<file path="src/rtl/pkt_link_pkg.sv">
`default_nettype none
// ============================================================================
//  Module   : pkt_link_pkg
//  Purpose  : Constants shared by both ends of the inter-board packet link.
//             Covers the packet geometry, the frame sync pattern, the header
//             messages and the receiver state encoding.
//  Revision : 1.0 - initial release
// ============================================================================
package pkt_link_pkg;

    // Packet geometry: 2**LOGSIZE words of WIDTH bits each
    localparam int WIDTH   = 16;
    localparam int LOGSIZE = 4;

    // Framing and header words
    localparam int          SYNC_BITS      = 16;
    localparam logic [15:0] SYNC_WORD      = 16'hD391;
    localparam logic [15:0] ACK_MESSAGE    = 16'hAAAA;
    localparam logic [15:0] NO_ACK_MESSAGE = 16'h5555;

    // Receiver state encoding, kept numerically stable for the transmitter side
    localparam logic [2:0] c_ST_IDLE   = 3'd0;
    localparam logic [2:0] c_ST_START  = 3'd1;
    localparam logic [2:0] c_ST_SYNC   = 3'd2;
    localparam logic [2:0] c_ST_DATA   = 3'd3;
    localparam logic [2:0] c_ST_CSUM   = 3'd4;
    localparam logic [2:0] c_ST_STOP   = 3'd5;
    localparam logic [2:0] c_ST_COMMIT = 3'd6;

    typedef enum logic [2:0] {
        S_IDLE   = c_ST_IDLE,
        S_START  = c_ST_START,
        S_SYNC   = c_ST_SYNC,
        S_DATA   = c_ST_DATA,
        S_CSUM   = c_ST_CSUM,
        S_STOP   = c_ST_STOP,
        S_COMMIT = c_ST_COMMIT
    } rx_state_t;

    // Increment an 8-bit counter, holding at all-ones
    function automatic logic [7:0] sat_inc8(input logic [7:0] value);
        return (value == 8'hFF) ? value : value + 8'd1;
    endfunction

endpackage
`default_nettype wire

</file>
<file path="src/rtl/link_bit_sampler.sv">
`default_nettype none
// ============================================================================
//  Module   : link_bit_sampler
//  Purpose  : Brings the raw serial line into the clock domain, detects the
//             falling edge that opens a frame and produces one sample strobe
//             per bit, the first one half a bit after the accepted edge.
//  Revision : 1.0 - initial release
// ============================================================================
module link_bit_sampler #(
    parameter int CLKS_PER_BIT = 16
) (
    input  logic clk,
    input  logic rst,
    input  logic i_serial,
    input  logic i_arm,            // receiver is ready to accept a new frame this cycle
    output logic o_start,          // accepted falling edge, counter restarts
    output logic o_sample_strobe,  // mid-bit sample point
    output logic o_sample_bit      // synchronised line value at the sample point
);

    localparam int                c_CNT_W   = $clog2(CLKS_PER_BIT);
    localparam logic [c_CNT_W-1:0] c_HALF_M1 = c_CNT_W'(CLKS_PER_BIT / 2 - 1);
    localparam logic [c_CNT_W-1:0] c_FULL_M1 = c_CNT_W'(CLKS_PER_BIT - 1);

    logic               r_sync1;
    logic               r_sync2;
    logic               r_prev;
    logic [c_CNT_W-1:0] r_cnt;
    logic               w_fall;

    // Two-flop synchroniser plus one history flop; idles high like the line
    always_ff @(posedge clk or posedge rst) begin
        if (rst) begin
            r_sync1 <= 1'b1;
            r_sync2 <= 1'b1;
            r_prev  <= 1'b1;
        end else begin
            r_sync1 <= i_serial;
            r_sync2 <= r_sync1;
            r_prev  <= r_sync2;
        end
    end

    assign w_fall  = r_prev & ~r_sync2;
    assign o_start = w_fall & i_arm;

    // Bit-period counter: half a bit after an accepted edge, then every full bit
    always_ff @(posedge clk or posedge rst) begin
        if (rst) begin
            r_cnt <= c_FULL_M1;
        end else if (o_start) begin
            r_cnt <= c_HALF_M1;
        end else if (r_cnt == '0) begin
            r_cnt <= c_FULL_M1;
        end else begin
            r_cnt <= r_cnt - c_CNT_W'(1);
        end
    end

    assign o_sample_strobe = (r_cnt == '0);
    assign o_sample_bit    = r_sync2;

endmodule
`default_nettype wire

</file>
<file path="src/rtl/packet_receiver.sv">
`default_nettype none
// ============================================================================
//  Module   : packet_receiver
//  Purpose  : Deserialises framed packets from the inter-board serial link
//             into a double-buffered packet memory. A frame is committed to
//             the front bank only after it has been received completely and
//             cleanly; the downstream reader never sees a partial packet.
//  Options  : PACKET_RX_CHECKSUM_EN - frame carries a trailing sum word that
//             must match the modulo-2**WIDTH sum of the data words.
//  Revision : 1.0 - initial release
// ============================================================================
module packet_receiver #(
    parameter int          WIDTH        = pkt_link_pkg::WIDTH,
    parameter int          LOGSIZE      = pkt_link_pkg::LOGSIZE,
    parameter int          CLKS_PER_BIT = 16,
    parameter logic [15:0] SYNC_WORD    = pkt_link_pkg::SYNC_WORD
) (
    input  logic               clock,
    input  logic               reset,
    input  logic               serial_in,
    input  logic [LOGSIZE-1:0] incoming_packet_read_index,
    output logic [WIDTH-1:0]   incoming_packet_read_data,
    output logic               incoming_packet_new,
    output logic               sync_error,
    output logic               frame_error,
    output logic [7:0]         drop_count
);

    import pkt_link_pkg::*;

    localparam int c_DEPTH   = 2 ** LOGSIZE;
    localparam int c_SHIFT_W = (WIDTH > SYNC_BITS) ? WIDTH : SYNC_BITS;
    localparam int c_BIT_W   = $clog2(c_SHIFT_W);

    rx_state_t            r_state;
    logic [c_SHIFT_W-1:0] r_shift;
    logic [c_BIT_W-1:0]   r_bit_cnt;
    logic [LOGSIZE-1:0]   r_word_idx;
    logic                 r_front;
    logic                 r_new;
    logic                 r_sync_err;
    logic                 r_frame_err;
    logic [7:0]           r_drop;
    logic [WIDTH-1:0]     r_bank0 [c_DEPTH];
    logic [WIDTH-1:0]     r_bank1 [c_DEPTH];
`ifdef PACKET_RX_CHECKSUM_EN
    logic [WIDTH-1:0]     r_sum;
`endif

    logic                 w_start;
    logic                 w_strobe;
    logic                 w_bit;
    logic                 w_arm;
    logic                 w_abort;
    logic [c_SHIFT_W-1:0] w_shift_next;
    logic [WIDTH-1:0]     w_word;
    logic                 w_sync_ok;
    logic                 w_last_sync;
    logic                 w_last_bit;
    logic                 w_last_word;
    logic                 w_word_wr;

    link_bit_sampler #(
        .CLKS_PER_BIT (CLKS_PER_BIT)
    ) u_sampler (
        .clk             (clock),
        .rst             (reset),
        .i_serial        (serial_in),
        .i_arm           (w_arm),
        .o_start         (w_start),
        .o_sample_strobe (w_strobe),
        .o_sample_bit    (w_bit)
    );

    assign w_shift_next = {r_shift[c_SHIFT_W-2:0], w_bit};
    assign w_word       = w_shift_next[WIDTH-1:0];
    assign w_sync_ok    = (w_shift_next[SYNC_BITS-1:0] == SYNC_WORD);
    assign w_last_sync  = (r_bit_cnt == c_BIT_W'(SYNC_BITS - 1));
    assign w_last_bit   = (r_bit_cnt == c_BIT_W'(WIDTH - 1));
    assign w_last_word  = (r_word_idx == {LOGSIZE{1'b1}});
    assign w_word_wr    = w_strobe && (r_state == S_DATA) && w_last_bit;

    // Flags the sample points that end a frame early, so an edge arriving in
    // that same cycle can open the next frame straight away
    always_comb begin
        w_abort = 1'b0;
        if (w_strobe) begin
            case (r_state)
                S_START: w_abort = w_bit;
                S_SYNC:  w_abort = w_last_sync && !w_sync_ok;
`ifdef PACKET_RX_CHECKSUM_EN
                S_CSUM:  w_abort = w_last_bit && (w_word != r_sum);
`endif
                S_STOP:  w_abort = ~w_bit;
                default: w_abort = 1'b0;
            endcase
        end
    end

    assign w_arm = (r_state == S_IDLE) || w_abort;

    // Frame sequencing, bank select, error pulses and drop counter
    always_ff @(posedge clock or posedge reset) begin
        if (reset) begin
            r_state     <= S_IDLE;
            r_shift     <= '0;
            r_bit_cnt   <= '0;
            r_word_idx  <= '0;
            r_front     <= 1'b0;
            r_new       <= 1'b0;
            r_sync_err  <= 1'b0;
            r_frame_err <= 1'b0;
            r_drop      <= 8'd0;
`ifdef PACKET_RX_CHECKSUM_EN
            r_sum       <= '0;
`endif
        end else begin
            r_new       <= 1'b0;
            r_sync_err  <= 1'b0;
            r_frame_err <= 1'b0;
            case (r_state)
                S_IDLE: begin
                    if (w_start) begin
                        r_state   <= S_START;
                        r_bit_cnt <= '0;
                    end
                end
                S_START: begin
                    if (w_strobe) begin
                        r_bit_cnt <= '0;
                        if (w_bit) begin
                            r_state <= w_start ? S_START : S_IDLE;
                        end else begin
                            r_state <= S_SYNC;
                        end
                    end
                end
                S_SYNC: begin
                    if (w_strobe) begin
                        r_shift <= w_shift_next;
                        if (w_last_sync) begin
                            r_bit_cnt  <= '0;
                            r_word_idx <= '0;
`ifdef PACKET_RX_CHECKSUM_EN
                            r_sum      <= '0;
`endif
                            if (w_sync_ok) begin
                                r_state <= S_DATA;
                            end else begin
                                r_sync_err <= 1'b1;
                                r_drop     <= sat_inc8(r_drop);
                                r_state    <= w_start ? S_START : S_IDLE;
                            end
                        end else begin
                            r_bit_cnt <= r_bit_cnt + c_BIT_W'(1);
                        end
                    end
                end
                S_DATA: begin
                    if (w_strobe) begin
                        r_shift <= w_shift_next;
                        if (w_last_bit) begin
                            r_bit_cnt <= '0;
`ifdef PACKET_RX_CHECKSUM_EN
                            r_sum     <= r_sum + w_word;
`endif
                            if (w_last_word) begin
`ifdef PACKET_RX_CHECKSUM_EN
                                r_state <= S_CSUM;
`else
                                r_state <= S_STOP;
`endif
                            end else begin
                                r_word_idx <= r_word_idx + LOGSIZE'(1);
                            end
                        end else begin
                            r_bit_cnt <= r_bit_cnt + c_BIT_W'(1);
                        end
                    end
                end
`ifdef PACKET_RX_CHECKSUM_EN
                S_CSUM: begin
                    if (w_strobe) begin
                        r_shift <= w_shift_next;
                        if (w_last_bit) begin
                            r_bit_cnt <= '0;
                            if (w_word == r_sum) begin
                                r_state <= S_STOP;
                            end else begin
                                r_frame_err <= 1'b1;
                                r_drop      <= sat_inc8(r_drop);
                                r_state     <= w_start ? S_START : S_IDLE;
                            end
                        end else begin
                            r_bit_cnt <= r_bit_cnt + c_BIT_W'(1);
                        end
                    end
                end
`endif
                S_STOP: begin
                    if (w_strobe) begin
                        r_bit_cnt <= '0;
                        if (w_bit) begin
                            r_state <= S_COMMIT;
                        end else begin
                            r_frame_err <= 1'b1;
                            r_drop      <= sat_inc8(r_drop);
                            r_state     <= w_start ? S_START : S_IDLE;
                        end
                    end
                end
                S_COMMIT: begin
                    // Bank swap and the new-packet pulse land on the same edge
                    r_front <= ~r_front;
                    r_new   <= 1'b1;
                    r_state <= S_IDLE;
                end
                default: begin
                    r_state <= S_IDLE;
                end
            endcase
        end
    end

    // Completed words go to whichever bank is currently at the back
    always_ff @(posedge clock or posedge reset) begin
        if (reset) begin
            for (int i = 0; i < c_DEPTH; i++) begin
                r_bank0[i] <= '0;
                r_bank1[i] <= '0;
            end
        end else if (w_word_wr) begin
            if (r_front) begin
                r_bank0[r_word_idx] <= w_word;
            end else begin
                r_bank1[r_word_idx] <= w_word;
            end
        end
    end

    assign incoming_packet_read_data = r_front ? r_bank1[incoming_packet_read_index]
                                               : r_bank0[incoming_packet_read_index];
    assign incoming_packet_new       = r_new;
    assign sync_error                = r_sync_err;
    assign frame_error               = r_frame_err;
    assign drop_count                = r_drop;

endmodule
`default_nettype wire

</file>
<file path="config.mk">
export PLATFORM = sky130hd
export DESIGN_NAME = packet_receiver
export DESIGN_NICKNAME = d
export VERILOG_FILES = /design/src/rtl/pkt_link_pkg.sv /design/src/rtl/link_bit_sampler.sv /design/src/rtl/packet_receiver.sv
export SDC_FILE = /design/constraint.sdc
export NUM_CORES = 1
export LEC_CHECK = 0
export BUFFER_PORTS_ARGS = -buffer_cell sky130_fd_sc_hd__buf_2
export CORE_ASPECT_RATIO = 1.4
export CORE_MARGIN = 10
export CORE_UTILIZATION = 40
export CTS_BUF_LIST = sky130_fd_sc_hd__clkbuf_4 sky130_fd_sc_hd__clkbuf_8 sky130_fd_sc_hd__clkbuf_16
export CTS_CLUSTER_SIZE = 20
export DETAILED_ROUTE_END_ITERATION = 12
export GPL_ROUTABILITY_DRIVEN = 0
export PLACE_DENSITY = 0.58
export SLEW_MARGIN = 20
export SYNTH_ARGS = -nofsm -noshare
export SYNTH_HDL_FRONTEND = slang
export SYNTH_SLANG_ARGS = --single-unit
</file>
<file path="constraint.sdc">
create_clock -name clock -period 32.6 [get_ports clock]
set_clock_uncertainty 0.05 [all_clocks]
set_input_delay 1.63 -clock clock [delete_from_list [all_inputs] [get_ports clock]]
set_output_delay 1.63 -clock clock [all_outputs]
set_load 0.02 [all_outputs]
</file>
Word-level counts from Yosys, hierarchy flattened

Index checks and enable logic that the tools add are counted.
W data, S select, Z words.

Register bits after elaboration: 557
Input bits: 7
Output and inout bits: 27
Word-level logic and storage cells: 154

Add/subtract/negate cells: 4
Order comparisons: 3
Equal/unequal tests: 22
Multiplexer cells: 54
Bitwise operators: 6
Reductions and logical operators: 20

Operators by type and width:

| cell                   | number |
|---|---|
| $bwmux W256            | 2 |
| $bmux W16 S4           | 2 |
| $mux W16               | 6 |
| $demux W16 S4          | 1 |
| $mux W8                | 6 |
| $mux W4                | 11 |
| $mux W3                | 9 |
| $ne A2 B2 Y1 const B   | 11 |
| $eq A16 B16 Y1 const B | 1 |
| $pmux W8 S2            | 1 |
| $pmux W3 S5            | 1 |
| $pmux W4 S3            | 1 |
| $reduce_and A6 Y1      | 2 |
| $ge A5 B5 Y1 const B   | 2 |
| $mux W1                | 10 |
| $not A4 Y5             | 2 |
| $add A4 B1 Y4 const B  | 2 |
| $add A8 B1 Y8 const B  | 1 |
| $eq A4 B4 Y1 const B   | 2 |
| $eq A8 B8 Y1 const B   | 1 |
| $pmux W4 S2            | 1 |
| $reduce_and A8 Y1      | 1 |
| $eq A3 B2 Y1 const B   | 2 |
| $eq A3 B3 Y1 const B   | 2 |
| other kinds (18)       | 29 |

Logic depth before layout (Yosys ltp)

Gate-level depths: netlist of the first run.

Depth in word-level cells: 12
Mapped depth: 11
Depth with buffers taken out: 7

Hierarchy

From an unflattened synthesis of the first run, not the netlist that was laid out.

Cells, all modules: 1563
Area total of the unflattened synthesis: 25548.3 um2

By module, submodules not included:

| module           | instances | cells an instance | area each (um2) | sequential area each (um2) |
|---|---|---|---|---|
| packet_receiver  | 1         | 1540              | 25258.0         | 13763.2 |
| link_bit_sampler | 1         | 23                | 290.3           | 183.9 |

Worst setup path before layout of the first run

No wires, ideal clock.

Kind: in2out
Start: input incoming_packet_read_index[3]
End: output incoming_packet_read_data[10]
Arrival time: 3.584 ns
Data required time: 30.920 ns
Slack: 27.336 ns
Stages: 9
Buffers on the path: 4
Cells stage by stage: clkbuf_1 > buf_2 > clkbuf_1 > clkbuf_1 > mux4_2 > nand2_1 > a21oi_1 > a311oi_1 > a21oi_1

Longest elaborated chain between the ends: 5
Elaborated cells on any way between the ends: 8
Those cells by class: mux: 7; bitwise: 1

Ends and longest elaborated chain:

| element                                   | RTL line                                       | source |
|---|---|---|
| from (decl)                               | packet_receiver.sv:21                          | `input logic [LOGSIZE-1:0] incoming_packet_read_index,` |
| $not A4 Y5 (not written as such) (*)      | packet_receiver.sv:241, packet_receiver.sv:242 |  |
| $bmux W16 S4 (on tied branches)           | packet_receiver.sv:242, packet_receiver.sv:241 |  |
| $mux W16 (on tied branches) (2 in series) | packet_receiver.sv:242, packet_receiver.sv:241 |  |
| $mux W16 (*)                              | packet_receiver.sv:241                         | `assign incoming_packet_read_data = r_front ? r_bank1[incoming_packet_read_index]` |
| to (decl)                                 | packet_receiver.sv:22                          | `output logic [WIDTH-1:0] incoming_packet_read_data,` |

Mark *: on every way between the ends. The rest lies on a longest branch, timed or not. The select of a mux whose other input is x is not followed.

Worst setup path in the final report of the first run

Start: input incoming_packet_read_index[1]
End: output incoming_packet_read_data[0]

The elaborated chain is that of the path after synthesis.

==> impl_metrics.yaml, run 1 <==
global_routing:
  grt_pass1_vias: 16000
  grt_first_pass_wirelength_mm: 98.3
  initial_antenna_violation_count: 0
  grt_max_degree: 175
  globalRouteOverflowTotal: 0
  grt_usage: 0.164
clock_tree:
  cts_buffer_depth: 3
  cts.htree.levels: 2
  ctsResizeCount: 0
  hold_buffers: 0
  numClockSinks: 557
  clkTransAtPathRegs_ns: 0.06
  ctsRootBufferMaster: "sky130_fd_sc_hd__clkbuf_16"
  tritoncts_buffers: 53
  cts_setup_buffers: 0
  tritoncts: "yes"
  worst_skew_pair.late_latency_ns: 0.61
status:
  outcome: "finished, final reports clean"
critical_path:
  worst-path-max-fanout: 134
  worst_ep_arrival_time_ns: 4.89
  crit_path_start_kind: "input pin"
  endpoint_kind: "primary output"
  critical_path.cell_chain: "buf_8 -> buf_12 -> mux4_2 -> nand2b_1 -> a21oi_1 -> a311oi_1 -> a21oi_1 -> buf_2"
  slowest_delay_ns: 0.70
  worst-setup-path-type: "input pin to primary output"
  worstPathRequired_ns: 30.92
  critical-path-top-cell-by-count: "sky130_fd_sc_hd__a21oi_1"
  crit_path_top_delay_cell: "sky130_fd_sc_hd__buf_12"
  r2r_cells: 7
pwr:
  vdd_ir_drop_max_v: 0.0000384
  powerDensity_nw_per_um2: 51.1
  power.leakage_nw: 13.9
place:
  placedInstanceArea_um2: 26700
  half_perimeter_wire_length_after_detailed_placement_mm: 36.8
  placed_cell_count: 2577
  io_buffer_count: 33
sta:
  number_of_max_slew_violations_in_the_final_report: 0
  fmaxAchievable_ghz: 0.152
  slew_headroom: 0.263
  fin_tns_setup_ns: 0
  grt_setup_unrepaired: "false"
  fin_crit_sh: 0.201
  final-setup-viol-count: 0
  max_slew.worst_pin.slew_ns: 1.10
  final_period_minus_worst_setup_slack_ns: 6.57
  finalHoldViolCount: 0
synthesis:
  synth-edff-count: 0
  syn-cell-area_um2: 25900
  ys_top_cells_by_area: "sky130_fd_sc_hd__dfrtp_1, sky130_fd_sc_hd__mux2_2, sky130_fd_sc_hd__mux2i_1"
  postSynth.topFlopCell: "sky130_fd_sc_hd__dfrtp_1"
  number_of_storage_elements_in_the_synthesis_netlist: 557
  synth_async_sr_flop_share: 1.00
  netlist-cell-type-count: 57
  yosysTopAreaCell: "sky130_fd_sc_hd__dfrtp_1"
  yosys_warnings: 0
  post-synth-top-area-fraction: 0.531
  syn-mean-instance-area_um2: 14.2
  seq_area_frac_synth: 0.538
  syn_nets: 1844
  synthCells: 1830
floorplanning:
  dieArea_um2: 75600
  die_width_um: 235
  initial_utilization: 0.404
  num_io_pins: 34
  floorplan.core_area_um2: 64300
  placement_rows: 110
  die_h_um: 321
route:
  routed_wire_length_per_instance_um: 23.3
  remaining_antenna_violation_count: 0
  drt_first_pass_iters: 5
  routed_wl_mm: 62.2
  drc: 0
  vias: 14900
  drt-vias-per-instance: 5.60
  drt_initial_violations: 787
cells_and_area:
  postLayoutCellArea_um2: 28500
  multiInputGateArea_um2: 11200
  syn_to_final_growth_pct: 10.0
  final.fill_count: 5783
  n_antenna_cell: 0
  final-instance-count-excl-fill: 2670
  regArea_um2: 14000
  layout.core_utilization: 0.444
  layout-drive-gt1-share: 0.425
  design.final.nets: 1807
run:
  max_cap_violations: 0
hold_path:
  whs_path_depth: 0
  hold_class: "flop to flop"
## cell type report
type | instances | area share
clock buffers | 82 | 0.0563
clock inverters | 10 | 0.00631
inverters | 7 | 0.00118
multi-input cells | 1109 | 0.394
flip-flops and latches | 557 | 0.489
well taps | 840 | 0.0368
repair buffers | 65 | 0.0168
* * *
- _Action item_
Write out every line of the data that holds the word "branches".

- _Result for this task_
| $bmux W16 S4 (on tied branches)           | packet_receiver.sv:242, packet_receiver.sv:241 |  |
| $mux W16 (on tied branches) (2 in series) | packet_receiver.sv:242, packet_receiver.sv:241 |  |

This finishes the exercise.